Cool, hopefully this might gather some momentum. Stay tuned, fingers crossed anyway

b a h


----------



## Bribie G (17/6/11)

I'm also a member of PUBS (Pine Rivers) and it's a totally different type of club to BABBs with more of an emphasis on brew days at members' homes, outings etc which are far easier to run if the members all live within 25 mins drive of one another. I'm sure an Ipswich club would also develop its own more "down home" style as well.


----------



## bigandhairy (17/6/11)

BribieG said:


> I'm also a member of PUBS (Pine Rivers) and it's a totally different type of club to BABBs with more of an emphasis on brew days at members' homes, outings etc which are far easier to run if the members all live within 25 mins drive of one another. I'm sure an Ipswich club would also develop its own more "down home" style as well.


Sounds great bribie, would be great to be a part of i reckon. 

b a h


----------



## kalbarluke (18/6/11)

I'd be keen and I know one or two others. We live about half hour drive away but it would be good to be a part of.


----------



## bonj (18/6/11)

A once a month get together at yamanto tavern sounds good to me. There is a group of 5 of us that carpool in to BABBs every month, but with 5 of us, we already have a full car.

We've just started getting a beer night off the ground too... We call ourselves the Premier Ipswich Mash Proponents (PIMPs), but we are not a club, just a group that enjoy getting together for a beer. If there is a good amount of interest, Yamanto Tavern may become the venue of choice. As Wade said, the manager and owner are happy for us to bring our own samples along.


----------



## WSC (18/6/11)

There is going to be a pale ale tasting night on July 13 at the tavern.

More details to follow but that could be a could start.

People can bring their own beers and have a chat afterwards.

Maybe?


----------



## winkle (18/6/11)

Bonj said:


> A once a month get together at yamanto tavern sounds good to me. There is a group of 5 of us that carpool in to BABBs every month, but with 5 of us, we already have a full car.
> 
> We've just started getting a beer night off the ground too... We call ourselves the Premier Ipswich Mash Proponents (PIMPs), but we are not a club, just a group that enjoy getting together for a beer. If there is a good amount of interest, Yamanto Tavern may become the venue of choice. As Wade said, the manager and owner are happy for us to bring our own samples along.

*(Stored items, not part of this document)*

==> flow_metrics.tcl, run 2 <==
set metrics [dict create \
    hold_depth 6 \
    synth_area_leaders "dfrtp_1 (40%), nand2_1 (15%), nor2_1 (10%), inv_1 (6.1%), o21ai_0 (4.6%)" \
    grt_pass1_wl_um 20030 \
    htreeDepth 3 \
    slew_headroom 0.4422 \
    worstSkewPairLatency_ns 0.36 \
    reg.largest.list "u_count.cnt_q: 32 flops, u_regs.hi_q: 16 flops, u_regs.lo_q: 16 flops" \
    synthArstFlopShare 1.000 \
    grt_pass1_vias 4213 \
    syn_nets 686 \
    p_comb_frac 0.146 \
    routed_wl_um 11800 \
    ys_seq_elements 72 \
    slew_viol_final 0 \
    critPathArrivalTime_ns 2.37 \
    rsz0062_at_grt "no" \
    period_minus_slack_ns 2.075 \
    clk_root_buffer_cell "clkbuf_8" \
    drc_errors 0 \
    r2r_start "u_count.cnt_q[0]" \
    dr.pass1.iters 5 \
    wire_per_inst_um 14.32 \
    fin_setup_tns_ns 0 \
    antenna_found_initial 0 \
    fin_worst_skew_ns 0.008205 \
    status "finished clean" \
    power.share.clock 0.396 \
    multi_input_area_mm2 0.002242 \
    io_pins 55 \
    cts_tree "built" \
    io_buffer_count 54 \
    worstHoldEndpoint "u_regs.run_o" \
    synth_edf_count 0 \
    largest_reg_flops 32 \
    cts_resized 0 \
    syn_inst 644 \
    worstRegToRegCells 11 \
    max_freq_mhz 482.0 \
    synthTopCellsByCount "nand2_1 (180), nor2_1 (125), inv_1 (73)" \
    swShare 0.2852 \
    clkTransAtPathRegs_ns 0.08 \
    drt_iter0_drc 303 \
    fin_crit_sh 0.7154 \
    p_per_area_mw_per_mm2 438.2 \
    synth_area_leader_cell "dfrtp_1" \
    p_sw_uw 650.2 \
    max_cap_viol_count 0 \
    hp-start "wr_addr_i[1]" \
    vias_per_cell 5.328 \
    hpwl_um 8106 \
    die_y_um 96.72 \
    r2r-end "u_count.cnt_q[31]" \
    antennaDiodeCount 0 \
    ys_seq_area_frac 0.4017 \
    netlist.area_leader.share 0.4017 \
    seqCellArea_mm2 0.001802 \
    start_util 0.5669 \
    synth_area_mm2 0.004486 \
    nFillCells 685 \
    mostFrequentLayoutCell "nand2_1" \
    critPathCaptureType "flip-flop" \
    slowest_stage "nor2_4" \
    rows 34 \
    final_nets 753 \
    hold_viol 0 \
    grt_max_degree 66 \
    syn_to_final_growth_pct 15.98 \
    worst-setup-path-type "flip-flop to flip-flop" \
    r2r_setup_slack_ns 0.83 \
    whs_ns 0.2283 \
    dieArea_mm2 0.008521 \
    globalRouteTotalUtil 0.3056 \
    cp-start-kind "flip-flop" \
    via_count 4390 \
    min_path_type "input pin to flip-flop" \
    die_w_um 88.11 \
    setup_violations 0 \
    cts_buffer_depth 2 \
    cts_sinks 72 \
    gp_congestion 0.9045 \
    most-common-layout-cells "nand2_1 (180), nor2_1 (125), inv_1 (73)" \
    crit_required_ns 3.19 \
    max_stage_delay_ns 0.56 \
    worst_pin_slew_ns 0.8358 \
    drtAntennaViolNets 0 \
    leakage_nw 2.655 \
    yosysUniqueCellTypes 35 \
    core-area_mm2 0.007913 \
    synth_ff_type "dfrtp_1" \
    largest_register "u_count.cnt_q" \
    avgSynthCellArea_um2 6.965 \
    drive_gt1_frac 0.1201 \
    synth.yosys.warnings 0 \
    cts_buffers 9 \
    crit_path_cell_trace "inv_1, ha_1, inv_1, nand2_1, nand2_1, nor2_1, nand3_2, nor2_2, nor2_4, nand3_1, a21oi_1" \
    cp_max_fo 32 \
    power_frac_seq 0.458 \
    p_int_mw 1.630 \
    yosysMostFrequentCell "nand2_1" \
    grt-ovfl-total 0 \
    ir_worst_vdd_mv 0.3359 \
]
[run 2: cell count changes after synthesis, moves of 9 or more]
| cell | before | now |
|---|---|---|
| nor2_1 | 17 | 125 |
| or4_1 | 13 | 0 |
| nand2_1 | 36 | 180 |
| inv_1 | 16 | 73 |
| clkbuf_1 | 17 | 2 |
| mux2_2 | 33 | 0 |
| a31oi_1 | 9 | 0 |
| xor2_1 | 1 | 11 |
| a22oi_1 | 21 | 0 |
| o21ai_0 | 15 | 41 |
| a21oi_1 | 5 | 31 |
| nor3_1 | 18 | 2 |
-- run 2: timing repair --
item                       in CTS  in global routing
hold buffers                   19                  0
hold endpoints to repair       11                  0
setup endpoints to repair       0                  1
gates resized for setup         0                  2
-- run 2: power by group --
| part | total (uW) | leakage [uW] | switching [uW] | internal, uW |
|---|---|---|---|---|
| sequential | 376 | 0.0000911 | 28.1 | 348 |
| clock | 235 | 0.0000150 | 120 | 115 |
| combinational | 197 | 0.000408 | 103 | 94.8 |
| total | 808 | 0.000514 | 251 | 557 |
`src/rtl/oled_dec_pkg.sv`:
```
package oled_dec_pkg;

    localparam logic [7:0] CTRL_CMD  = 8'h80;
    localparam logic [7:0] CTRL_DATA = 8'h40;

    typedef enum logic [1:0] {
        MODE_IDLE = 2'd0,
        MODE_CMD  = 2'd1,
        MODE_DATA = 2'd2
    } dec_mode_t;

    typedef enum logic [2:0] {
        K_COL_LO,
        K_COL_HI,
        K_PAGE,
        K_FLAG,
        K_PARAM,
        K_NOP,
        K_BAD
    } cmd_kind_t;

    // flag index: 0 mirror, 1 entire-on, 2 inverse, 3 enable
    typedef struct packed {
        cmd_kind_t   kind;
        logic [1:0]  flag_sel;
        logic        flag_val;
    } cmd_info_t;

    function automatic cmd_info_t classify_cmd(input logic [7:0] b);
        cmd_info_t r;
        r.kind     = K_BAD;
        r.flag_sel = 2'd0;
        r.flag_val = b[0];
        if (b inside {[8'h00:8'h0F]})      r.kind = K_COL_LO;
        else if (b inside {[8'h10:8'h1F]}) r.kind = K_COL_HI;
        else if (b inside {[8'hB0:8'hBF]}) r.kind = K_PAGE;
        else if (b inside {[8'h40:8'h7F], [8'hC0:8'hC8], 8'hE3}) r.kind = K_NOP;
        else if (b inside {8'h81, 8'hA8, 8'hAD, 8'hD3, 8'hD5, 8'hD8,
                           8'hD9, 8'hDA, 8'hDB}) r.kind = K_PARAM;
        else begin
            case (b[7:1])
                7'h50: begin r.kind = K_FLAG; r.flag_sel = 2'd0; end
                7'h52: begin r.kind = K_FLAG; r.flag_sel = 2'd1; end
                7'h53: begin r.kind = K_FLAG; r.flag_sel = 2'd2; end
                7'h57: begin r.kind = K_FLAG; r.flag_sel = 2'd3; end
                default: r.kind = K_BAD;
            endcase
        end
        return r;
    endfunction

endpackage

```
`src/rtl/oled_cmd_classify.sv`:
```
module oled_cmd_classify
    import oled_dec_pkg::*;
(
    input  logic [7:0] cmd_byte,
    output cmd_info_t  info
);
    always_comb info = classify_cmd(cmd_byte);
endmodule

```
`src/rtl/oled_col_page.sv`:
```
module oled_col_page #(
    parameter int COLS   = 132,
    parameter int COL_W  = 8,
    parameter int PAGE_W = 3,
    parameter int ADDR_W = 11
) (
    input  logic              clk,
    input  logic              rst,
    input  logic              wr_req,
    input  logic [7:0]        wr_byte,
    input  logic              set_lo,
    input  logic              set_hi,
    input  logic              set_page,
    input  logic [3:0]        nib,
    input  logic [PAGE_W-1:0] pg,
    output logic              wr_ok,
    output logic [COL_W-1:0]  col_q,
    output logic [PAGE_W-1:0] page_q,
    output logic              ram_we,
    output logic [ADDR_W-1:0] ram_addr,
    output logic [7:0]        ram_wdata
);
    localparam logic [COL_W-1:0]  COL_LIM = COL_W'(COLS);
    localparam logic [ADDR_W-1:0] STRIDE  = ADDR_W'(COLS);

    logic [ADDR_W-1:0] addr_d;

    always_comb begin
        wr_ok  = wr_req && (col_q < COL_LIM);
        addr_d = ADDR_W'(col_q) + ADDR_W'(page_q) * STRIDE;
    end

    always_ff @(posedge clk) begin
        if (rst) begin
            col_q     <= '0;
            page_q    <= '0;
            ram_we    <= 1'b0;
            ram_addr  <= '0;
            ram_wdata <= '0;
        end else begin
            ram_we <= wr_ok;
            if (wr_ok) begin
                ram_addr  <= addr_d;
                ram_wdata <= wr_byte;
                col_q     <= col_q + COL_W'(1);
            end else if (set_lo) begin
                col_q <= {col_q[COL_W-1:4], nib};
            end else if (set_hi) begin
                col_q <= {nib, col_q[3:0]};
            end
            if (set_page) page_q <= pg;
        end
    end
endmodule

```
`src/rtl/oled_flag_regs.sv`:
```
module oled_flag_regs #(
    parameter int NFLAGS = 4,
    parameter int SEL_W  = 2
) (
    input  logic              clk,
    input  logic              rst,
    input  logic              set_en,
    input  logic [SEL_W-1:0]  sel,
    input  logic              val,
    output logic [NFLAGS-1:0] flags_q
);
    for (genvar i = 0; i < NFLAGS; i++) begin : g_flag
        always_ff @(posedge clk) begin
            if (rst)
                flags_q[i] <= 1'b0;
            else if (set_en && sel == SEL_W'(i))
                flags_q[i] <= val;
        end
    end
endmodule

```
`src/rtl/oled_cmd_decoder.sv`:
```
module oled_cmd_decoder
    import oled_dec_pkg::*;
#(
    parameter int COLS   = 132,
    parameter int PAGES  = 8,
    parameter int COL_W  = 8,
    parameter int PAGE_W = $clog2(PAGES),
    parameter int ADDR_W = $clog2(COLS * PAGES)
) (
    input  logic              clk,
    input  logic              rst,
    input  logic              in_valid,
    input  logic [7:0]        in_byte,
    input  logic              xfer_end,
    output logic              ram_we,
    output logic [ADDR_W-1:0] ram_addr,
    output logic [7:0]        ram_wdata,
    output logic              redraw_pulse,
    output logic              err_pulse,
    output logic [COL_W-1:0]  col_q,
    output logic [PAGE_W-1:0] page_q,
    output logic              mirror_q,
    output logic              full_on_q,
    output logic              inverse_q,
    output logic              disp_en_q
);
    localparam int NFLAGS = 4;

    dec_mode_t         mode_q, mode_d;
    logic              skip_q, skip_d;
    logic              err_d;
    cmd_info_t         info;
    logic              cmd_live;
    logic              wr_ok;
    logic [NFLAGS-1:0] flags;

    oled_cmd_classify u_cls (
        .cmd_byte (in_byte),
        .info     (info)
    );

    always_comb begin
        cmd_live = in_valid && (mode_q == MODE_CMD) && !skip_q;
        mode_d   = mode_q;
        skip_d   = skip_q;
        err_d    = 1'b0;
        if (in_valid) begin
            unique case (mode_q)
                MODE_IDLE: begin
                    if (in_byte == CTRL_CMD)       mode_d = MODE_CMD;
                    else if (in_byte == CTRL_DATA) mode_d = MODE_DATA;
                    else                           err_d  = 1'b1;
                end
                MODE_CMD: begin
                    if (skip_q) begin
                        skip_d = 1'b0;
                    end else begin
                        mode_d = MODE_IDLE;
                        skip_d = (info.kind == K_PARAM);
                        err_d  = (info.kind == K_BAD);
                    end
                end
                default: ;
            endcase
        end
        if (xfer_end) mode_d = MODE_IDLE;
    end

    always_ff @(posedge clk) begin
        if (rst) begin
            mode_q       <= MODE_IDLE;
            skip_q       <= 1'b0;
            err_pulse    <= 1'b0;
            redraw_pulse <= 1'b0;
        end else begin
            mode_q       <= mode_d;
            skip_q       <= skip_d;
            err_pulse    <= err_d;
            redraw_pulse <= wr_ok;
        end
    end

    oled_col_page #(
        .COLS   (COLS),
        .COL_W  (COL_W),
        .PAGE_W (PAGE_W),
        .ADDR_W (ADDR_W)
    ) u_cp (
        .clk       (clk),
        .rst       (rst),
        .wr_req    (in_valid && mode_q == MODE_DATA),
        .wr_byte   (in_byte),
        .set_lo    (cmd_live && info.kind == K_COL_LO),
        .set_hi    (cmd_live && info.kind == K_COL_HI),
        .set_page  (cmd_live && info.kind == K_PAGE),
        .nib       (in_byte[3:0]),
        .pg        (in_byte[PAGE_W-1:0]),
        .wr_ok     (wr_ok),
        .col_q     (col_q),
        .page_q    (page_q),
        .ram_we    (ram_we),
        .ram_addr  (ram_addr),
        .ram_wdata (ram_wdata)
    );

    oled_flag_regs #(
        .NFLAGS (NFLAGS),
        .SEL_W  (2)
    ) u_flags (
        .clk     (clk),
        .rst     (rst),
        .set_en  (cmd_live && info.kind == K_FLAG),
        .sel     (info.flag_sel),
        .val     (info.flag_val),
        .flags_q (flags)
    );

    always_comb begin
        mirror_q  = flags[0];
        full_on_q = flags[1];
        inverse_q = flags[2];
        disp_en_q = flags[3];
    end
endmodule

```
File: src/rtl/xq_pkg.sv
package xq_pkg;
    parameter int LADDR_W = 18;
    parameter int EADDR_W = 32;
    parameter int SIZE_W  = 15;
    parameter int TAG_W   = 5;

    typedef struct packed {
        logic               put;
        logic [LADDR_W-1:0] laddr;
        logic [EADDR_W-1:0] eaddr;
        logic [SIZE_W-1:0]  size;
        logic [TAG_W-1:0]   tag;
    } xfer_cmd_t;
endpackage
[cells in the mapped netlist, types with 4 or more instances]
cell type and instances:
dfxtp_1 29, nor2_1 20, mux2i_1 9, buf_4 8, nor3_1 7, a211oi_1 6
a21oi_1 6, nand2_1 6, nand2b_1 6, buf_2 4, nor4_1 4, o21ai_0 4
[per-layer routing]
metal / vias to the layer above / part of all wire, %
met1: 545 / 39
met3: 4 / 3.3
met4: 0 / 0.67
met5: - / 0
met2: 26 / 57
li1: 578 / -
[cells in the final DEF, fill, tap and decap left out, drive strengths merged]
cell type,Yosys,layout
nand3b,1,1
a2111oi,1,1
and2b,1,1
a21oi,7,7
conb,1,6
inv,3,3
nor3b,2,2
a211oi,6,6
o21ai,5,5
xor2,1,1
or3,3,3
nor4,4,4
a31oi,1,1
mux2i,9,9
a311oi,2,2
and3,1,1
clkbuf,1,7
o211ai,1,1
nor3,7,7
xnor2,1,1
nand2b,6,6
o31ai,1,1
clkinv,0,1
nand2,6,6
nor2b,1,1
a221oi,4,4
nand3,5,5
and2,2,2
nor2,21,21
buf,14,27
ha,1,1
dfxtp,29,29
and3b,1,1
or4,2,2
File: config.mk
export PLATFORM = sky130hd
export DESIGN_NAME = useq_next_addr
export DESIGN_NICKNAME = d
export VERILOG_FILES = /design/src/rtl/useq_pkg.sv /design/src/rtl/useq_dispatch.sv /design/src/rtl/useq_field_rom.sv /design/src/rtl/useq_addr_mux.sv /design/src/rtl/useq_next_addr.sv
export SDC_FILE = /design/constraint.sdc
export NUM_CORES = 1
export LEC_CHECK = 0
export ABC_AREA = 1
export BUFFER_PORTS_ARGS = -buffer_cell sky130_fd_sc_hd__buf_4
export CAP_MARGIN = 20
export CORE_MARGIN = 1
export CORE_UTILIZATION = 40
export DETAILED_ROUTE_END_ITERATION = 7
export SLEW_MARGIN = 5
export SYNTH_ARGS = -nofsm -noshare
export SYNTH_HDL_FRONTEND = slang
export SYNTH_HIERARCHICAL = 1
export SYNTH_SLANG_ARGS = --single-unit
File: constraint.sdc
create_clock -name clk -period 2.53 [get_ports clk]
set_input_delay 0.253 -clock clk [delete_from_list [all_inputs] [get_ports clk]]
set_output_delay 0.253 -clock clk [all_outputs]
set_load 0.01 [all_outputs]
File: src/rtl/useq_pkg.sv
package useq_pkg;
  localparam int ST_W  = 4;
  localparam int OP_W  = 6;
  localparam int SEL_W = 2;

  typedef logic [ST_W-1:0] state_t;
  typedef logic [OP_W-1:0] op_t;

  typedef enum logic [SEL_W-1:0] {
    SEL_ZERO  = 2'd0,
    SEL_DISP1 = 2'd1,
    SEL_DISP2 = 2'd2,
    SEL_INC   = 2'd3
  } sel_t;

  localparam op_t OP_RR  = 6'b000000;
  localparam op_t OP_JMP = 6'b000010;
  localparam op_t OP_BEQ = 6'b000100;
  localparam op_t OP_ORI = 6'b001011;
  localparam op_t OP_LD  = 6'b100011;
  localparam op_t OP_ST  = 6'b101011;
endpackage

File: src/rtl/useq_dispatch.sv
module useq_dispatch
  import useq_pkg::*;
#(
  parameter int TABLE_ID = 1
) (
  input  op_t    op_i,
  output state_t tgt_o
);
  generate
    if (TABLE_ID == 1) begin : g_first
      always_comb begin
        case (op_i)
          OP_RR:   tgt_o = state_t'(6);
          OP_JMP:  tgt_o = state_t'(9);
          OP_BEQ:  tgt_o = state_t'(8);
          OP_ORI:  tgt_o = state_t'(10);
          OP_LD:   tgt_o = state_t'(2);
          OP_ST:   tgt_o = state_t'(2);
          default: tgt_o = '0;
        endcase
      end
    end else begin : g_second
      always_comb begin
        case (op_i)
          OP_LD:   tgt_o = state_t'(3);
          OP_ST:   tgt_o = state_t'(5);
          default: tgt_o = '0;
        endcase
      end
    end
  endgenerate
endmodule

File: src/rtl/useq_field_rom.sv
module useq_field_rom
  import useq_pkg::*;
(
  input  state_t           st_i,
  output logic [SEL_W-1:0] fld_o
);
  always_comb begin
    case (st_i)
      state_t'(0):  fld_o = SEL_INC;
      state_t'(1):  fld_o = SEL_DISP1;
      state_t'(2):  fld_o = SEL_DISP2;
      state_t'(3):  fld_o = SEL_INC;
      state_t'(6):  fld_o = SEL_INC;
      state_t'(10): fld_o = SEL_INC;
      default:      fld_o = SEL_ZERO;
    endcase
  end
endmodule
**config.mk**
```make
export PLATFORM = sky130hd
export DESIGN_NAME = serial_rx_core
export DESIGN_NICKNAME = d
export VERILOG_FILES = /design/src/rtl/urx_pkg.sv /design/src/rtl/urx_baud.sv /design/src/rtl/urx_frame.sv /design/src/rtl/urx_fifo.sv /design/src/rtl/urx_timeout.sv /design/src/rtl/serial_rx_core.sv
export SDC_FILE = /design/constraint.sdc
export NUM_CORES = 1
export LEC_CHECK = 0
export BUFFER_PORTS_ARGS = -buffer_cell sky130_fd_sc_hd__buf_2
export CAP_MARGIN = 20
export CORE_MARGIN = 5
export CORE_UTILIZATION = 57
export CTS_CLUSTER_DIAMETER = 150
export DETAILED_ROUTE_END_ITERATION = 8
export HOLD_SLACK_MARGIN = 0.03
export PLACE_DENSITY = 0.83
export SYNTH_ARGS = -nofsm -noshare
export SYNTH_HDL_FRONTEND = slang
export SYNTH_SLANG_ARGS = --single-unit
```
**constraint.sdc**
```tcl
create_clock -name clk_i -period 6.4 [get_ports clk_i]
set_clock_uncertainty 0.2 [all_clocks]
set_input_delay 0.96 -clock clk_i [delete_from_list [all_inputs] [get_ports clk_i]]
set_output_delay 0.96 -clock clk_i [all_outputs]
set_load 0.05 [all_outputs]
```
File: config.mk
export PLATFORM = sky130hd
export DESIGN_NAME = desc_chain_seq
export DESIGN_NICKNAME = d
export VERILOG_FILES = /design/src/rtl/dcs_pkg.sv /design/src/rtl/dcs_decode.sv /design/src/rtl/dcs_desc_regs.sv /design/src/rtl/dcs_timer.sv /design/src/rtl/desc_chain_seq.sv
export SDC_FILE = /design/constraint.sdc
export NUM_CORES = 1
export LEC_CHECK = 0
export BUFFER_PORTS_ARGS = -buffer_cell sky130_fd_sc_hd__buf_2
export CORE_ASPECT_RATIO = 1.25
export CORE_MARGIN = 2
export CORE_UTILIZATION = 57
export CTS_BUF_LIST = sky130_fd_sc_hd__clkbuf_2 sky130_fd_sc_hd__clkbuf_4 sky130_fd_sc_hd__clkbuf_8
export DETAILED_ROUTE_END_ITERATION = 16
export PLACE_DENSITY_LB_ADDON = 0.12
export REMOVE_ABC_BUFFERS = 1
export SYNTH_ARGS = -nofsm -noshare
export SYNTH_HDL_FRONTEND = slang
export SYNTH_SLANG_ARGS = --single-unit
File: constraint.sdc
create_clock -name clk -period 4.46 [get_ports clk]
set_clock_uncertainty 0.1 [all_clocks]
set_input_delay 0.669 -clock clk [delete_from_list [all_inputs] [get_ports clk]]
set_output_delay 0.669 -clock clk [all_outputs]
set_load 0.03 [all_outputs]
### src/rtl/pcs_pkg.sv
package pcs_pkg;

    // Transfer state of the register port sequencer.
    typedef enum logic [1:0] {
        XF_IDLE = 2'd0,
        XF_RD   = 2'd1,
        XF_WR   = 2'd2
    } xfer_mode_e;

endpackage

### src/rtl/pcs_event_sel.sv
module pcs_event_sel #(
    parameter int NUM_EVT = 16,
    parameter int SEL_W   = 8
) (
    input  logic [SEL_W-1:0]   sel_i,
    input  logic [NUM_EVT-1:0] evt_i,
    output logic               hit_o
);

    // Code 0 and codes above NUM_EVT match no line.
    always_comb begin
        hit_o = 1'b0;
        for (int j = 0; j < NUM_EVT; j++) begin
            if (sel_i == SEL_W'(j + 1)) begin
                hit_o = evt_i[j];
            end
        end
    end

endmodule

### src/rtl/pcs_counter.sv
module pcs_counter #(
    parameter int CTR_W = 64
) (
    input  logic             clk,
    input  logic             rst_n,
    input  logic             load_i,
    input  logic [CTR_W-1:0] load_val_i,
    input  logic             inc_i,
    output logic [CTR_W-1:0] val_o
);

    logic [CTR_W-1:0] val_d, val_q;

    // A load beats an increment at the same edge; the sum wraps.
    always_comb begin
        val_d = val_q;
        if (load_i) begin
            val_d = load_val_i;
        end else if (inc_i) begin
            val_d = val_q + CTR_W'(1);
        end
    end

    always_ff @(posedge clk) begin
        if (!rst_n) begin
            val_q <= '0;
        end else begin
            val_q <= val_d;
        end
    end

    assign val_o = val_q;

endmodule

Da PIMPS is good name Bonj, I raise glass of stoli to success.


----------



## browndog (19/6/11)

Let's do it. PMs sent.

-Browndog


----------



## winkle (19/6/11)

That will be a very long drive for Bribie


----------



## X the Eliminator (19/6/11)

I'm in too. Lets get this happening.


----------



## Howlingdog (19/6/11)

X the Eliminator said:


> I'm in too. Lets get this happening.



Best of luck you brewers, Browbdog I hope you get it going. We need more clubs in Qld.

HD


----------



## bconnery (19/6/11)

winkle said:


> That will be a very long drive for Bribie


I guess +1 is the AHB equivalent of the Like button?
Whatever the case...


----------



## Bribie G (20/6/11)

I've been to Ipswich twice, (first and last time)



h34r: 


 



My contribution was to illustrate that local clubs can be great meet-up occasions in different ways to the main SEQ-wide club.


----------



## ashley_leask (20/6/11)

I'd be keen on this too. Was also looking at getting along to BABBs, and may still if there's more folks interested in a car pool.


----------



## The Scientist (20/6/11)

BribieG said:


> I've been to Ipswich twice, (first and last time)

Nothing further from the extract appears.